Just like circumstances have changed for institutions struggling to repay their debts, so too have time changed for individuals and families.

When institutions don’t repay their debts, they say it’s because they’re fighting for their very existence. Doesn’t the same logic hold true for people fighting to keep a roof over their heads or to feed their families?

It’s my belief that we should all work hard and do our very best to repay what we owe. However, when circumstances change so dramatically that repayment is clearly not possible — or it would threaten your ability to stay afloat – then it’s not unreasonable to explore other options.

Please don’t mistake this viewpoint as me giving “irresponsible” consumers a pass. Anyone who knows my story, and how I was once buried in $100,000 in credit card debt yet managed to pay it all off in three years, knows that I truly value personal responsibility.

But my point is: if we’re going to insist that consumers be “morally” obligated to repay their debts, shouldn’t we ask the same thing of institutions?

Don’t banks have a moral obligation to keep their financial agreements — and live with the consequences of their bad choices too?

Don’t companies have a moral obligation to pay for health insurance benefits and other perks at the level originally promised to employees?

Don’t governments have a moral obligation to pay their debts too?

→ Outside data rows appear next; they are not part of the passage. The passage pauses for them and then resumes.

== nickel ==
==> flow/design.v (excerpt) <==
module sd_card_top
#(
	parameter  SPI_LOW_SPEED_DIV = 248,          
	parameter  SPI_HIGH_SPEED_DIV = 0            
)
(
	input            clk,
	input            rst,
	output           SD_nCS,                     
	output           SD_DCLK,                    
	output           SD_MOSI,                    
	input            SD_MISO,                    
	output           sd_init_done,               
	input            sd_sec_read,                
	input[31:0]      sd_sec_read_addr,           
	output[7:0]      sd_sec_read_data,           
	output           sd_sec_read_data_valid,     
	output           sd_sec_read_end,            
	input            sd_sec_write,               
	input[31:0]      sd_sec_write_addr,          
	input[7:0]       sd_sec_write_data,          
	output           sd_sec_write_data_req,      
	output           sd_sec_write_end            
);
Settings: LEC_CHECK=0, ABC_AREA=0, CAP_MARGIN=5, CELL_PAD_IN_SITES_GLOBAL_PLACEMENT=0, CORE_ASPECT_RATIO=0.95, CORE_MARGIN=2, CORE_UTILIZATION=72, CTS_CLUSTER_SIZE=14, SETUP_SLACK_MARGIN=-0.19, SLEW_MARGIN=30, TNS_END_PERCENT=95; clock period 2.34 ns.
run.sh (not shown) runs the stock make flow with config.mk's settings and CLKGATE_MAP_FILE=.
nickel -> stages 100% | layout checks FAIL | negative setup slack
Changes in violet relative to nickel:
- swapping 30 for 20 in SLEW_MARGIN
- clearing TNS_END_PERCENT, which used to be 95
- clearing CELL_PAD_IN_SITES_GLOBAL_PLACEMENT, which used to be 0
- putting CTS_CLUSTER_DIAMETER at 201 where nothing was set
- swapping -0.19 for 0.59 in SETUP_SLACK_MARGIN
- clearing CORE_ASPECT_RATIO, which used to be 0.95
- swapping 2.34 for 2.4 in the clock period (ns, I/O delays scaled along)
==> comparison <==
Seen in the log of violet: DPL-0038 during 5_1_grt, after which the run never completed. Looking only at post-detailed-placement half-perimeter wirelength, and setting everything else aside, the higher value of violet and nickel goes to nickel. Compared with nickel, die boundary height in violet increased by a few percent. For total die size, nickel and violet come out practically identical.
--- input diff violet..lagoon ---
- changing CAP_MARGIN from 5 to 20
- removing ABC_AREA (formerly 0)
- removing SETUP_SLACK_MARGIN (formerly 0.59)
- removing CTS_CLUSTER_DIAMETER (formerly 201)
- changing CORE_UTILIZATION from 72 to 48
- removing CTS_CLUSTER_SIZE (formerly 14)
- changing the clock period (ns, I/O delays scaled along) from 2.4 to 3.58
Findings:
In lagoon, the placer's final routability congestion estimate came out 6.8% below the value in violet. Compared with violet, in lagoon area after synthesis ~0 delta; die size has increased. lagoon completed every stage of the flow, and the final layout passed the timing, design-rule and antenna checks. Summary — number of buffers inserted to repair setup after CTS, lagoon relative to violet: lower, by 47. Diff violet -> lagoon: instance count after placement with tap cells included saw an increase; total of buffers placed on input and output ports saw little to no change.
## Diff of input files: xenon against lagoon
- a change of CORE_UTILIZATION from 48 to 40
- an added SETUP_SLACK_MARGIN of 0.38
## What came out
Part of the total power dissipated in combinational logic delta for xenon relative to lagoon: 0.3 points lower
Delta (xenon minus lagoon): height of the die rose 14 um, worst setup slack rose 0.20 ns, total power rose about 9%, clock tree skew after final layout rose 0.0056 ns, layout overhead on the synthesized area rose 2.2 points.
On required time at the worst-slack endpoint, xenon and lagoon are basically level.
~same count of library flops with an enable pin in xenon and lagoon
On finished layout cell area, the lower figure sits with lagoon, not xenon.

* * *

sd_card_top again, from the RTL that the note above started with.
clock: 2.34 ns
lec_check: 0
abc_area: 0
cap_margin: 20
cell_pad_in_sites_global_placement: 0
core_aspect_ratio: 1.35
core_margin: 2
core_utilization: 68
cts_cluster_size: 14
setup_slack_margin: -0.19
slew_margin: 30
tns_end_percent: 95
The starting point completed, yet does not pass: negative setup slack.
Edit:
Settings changed: ABC_AREA 0 to unset, CELL_PAD_IN_SITES_GLOBAL_PLACEMENT 0 to unset, CORE_ASPECT_RATIO 1.35 to unset, CORE_UTILIZATION 68 to 16, CTS_CLUSTER_SIZE 14 to unset, SETUP_SLACK_MARGIN -0.19 to unset, SLEW_MARGIN 30 to 20, TNS_END_PERCENT 95 to unset.
Clock period 2.34 ns to 5.65 ns, I/O delays scaled along.
Now the flow completed without violations. Design area is higher by 3.5%. Routed wire length climbs by 6.5%. Sequential share of layout area drops by 1.4 points. Synthesized cell count stays the same. Global-route usage drops by 25 points. Utilization is lower by 65 points. Combinational power decreases by 57%.

* * *

== raven ==
Starting RTL as in the previous note.
clock: 1.99 ns
lec_check: 0
abc_area: 1
cap_margin: 20
core_margin: 2
core_utilization: 70
cts_cluster_diameter: 205
cts_cluster_size: 15
place_density: 0.82
setup_slack_margin: -0.2
slew_margin: 20
In raven the implementation ran to completion but is not tape-out ready, as the final checks report negative setup slack.
Edits applied to the flow inputs when going from raven to harbor:
- swapping -0.2 for 0.45 in SETUP_SLACK_MARGIN
- clearing PLACE_DENSITY, which used to be 0.82
- swapping 70 for 72 in CORE_UTILIZATION
- swapping 1 for 0 in ABC_AREA
- swapping 1.99 for 2.24 in the clock period (ns, I/O delays scaled along)
## What came out
- [compare] base=raven new=harbor: worst-case setup slack after placement lost 0.073 ns; adder-cell area share of the yosys netlist neither gained nor lost much; synthesized cell count lost 171.
- Cmp harbor vs raven: post-synthesis instance area lower in harbor
- Status(harbor) = ERROR, stage = global routing
- The higher cell total after placement came out of raven.
- Changes observed in harbor relative to raven: multiplexer area fraction after synthesis now sits higher, chip area line of the yosys report now sits lower, flip-flop and latch count after synthesis now sits at about the same level.
> inputs changed (harbor -> amber)
- PLACE_DENSITY newly set to 0.39
- ABC_AREA changed from 0 to 1
- CTS_CLUSTER_SIZE removed (was 15)
- SETUP_SLACK_MARGIN changed from 0.45 to -0.04
- CTS_CLUSTER_DIAMETER removed (was 205)
- the clock period (ns, I/O delays scaled along) changed from 2.24 to 2.26
- amber | status: complete | timing, DRC, antenna: pass
- Deepest clock path buffer count came out exactly the same in harbor and amber.
- From harbor to amber the numbers moved as follows: distinct cell type count of the synthesized netlist fell by 14; x dimension of the die rose by 0.93%; mean cell area of the mapped netlist fell by 1.2 µm²; net count after synthesis rose by 15%; total I/O pin count stayed essentially flat.
- Area of the synthesized netlist per yosys stat ends up lower on harbor.
- Fraction of the mapped netlist area in compound gates was lower in harbor than in amber.
- On die area: amber sits above harbor.
- amber ends up with higher count of instantiated cells in the yosys netlist than harbor does.
[inputs] cedar vs amber
- ABC_AREA removed (was 1)
- CORE_UTILIZATION changed from 72 to 40
- PLACE_DENSITY removed (was 0.39)
- SETUP_SLACK_MARGIN removed (was -0.04)
- the clock period (ns, I/O delays scaled along) changed from 2.26 to 5.0
### Flow results
Relative to amber, the fraction of area in clock buffers and inverters of cedar is higher by 0.28 points.
Slowest cell on the critical path = sky130_fd_sc_hd__dfrtp_1: amber; slowest cell on the critical path = sky130_fd_sc_hd__nor3b_4: cedar
On clock network fraction of total power: cedar sits above amber.
For amber, the end point of the critical path was sd_card_cmd_m0.send_data[5]$_DFFE_PP1P_, unlike cedar, where it was sd_card_cmd_m0.byte_cnt[13]$_DFFE_PP0P_.
Power density of the placed cells was higher in the run labelled amber.
amber → cedar: global-route usage fell by 17 points, critical path depth fell by 2, number of global-route vias before repair fell by 1,477, overall power consumption fell by about 60%.
cedar vs. amber: final wirelength shows a reduction of about 10%; height of the die shows an increase of 32%.
Input changes introduced in yarrow (baseline for comparison: cedar):
- a change of CORE_MARGIN from 2 to 5
- an added GPL_TIMING_DRIVEN of 0
- an added ABC_AREA of 1
### Flow results
Compared yarrow vs cedar, and routing usage on met3 is down in yarrow. On delay of the slowest cell on the worst path, the higher figure sits with cedar, not yarrow. Yosys stat chip area ended up 1.9% higher on yarrow than on cedar. Looking at cedar and yarrow, the utilization after layout is a wash.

So the next time you hear about a laid off, divorced, credit-card charging American trying to make ends meet, and thinking about bankruptcy, or about a homeowner contemplating a short sale or walking away from their property because it’s now lost 50 percent of its value, can we cut out all the name-calling, finger-pointing and holier-than-thou attitude spat toward these people?

At the very least, can we dispense with the false notion that a failure to pay one’s debts is a phenomenon unique to individuals — and that it represents a “moral” shortcoming?

Otherwise, we have to call a spade a spade. And in this case, that would mean calling virtually the entire U.S. not just financially or technically bankrupt, but morally bankrupt too.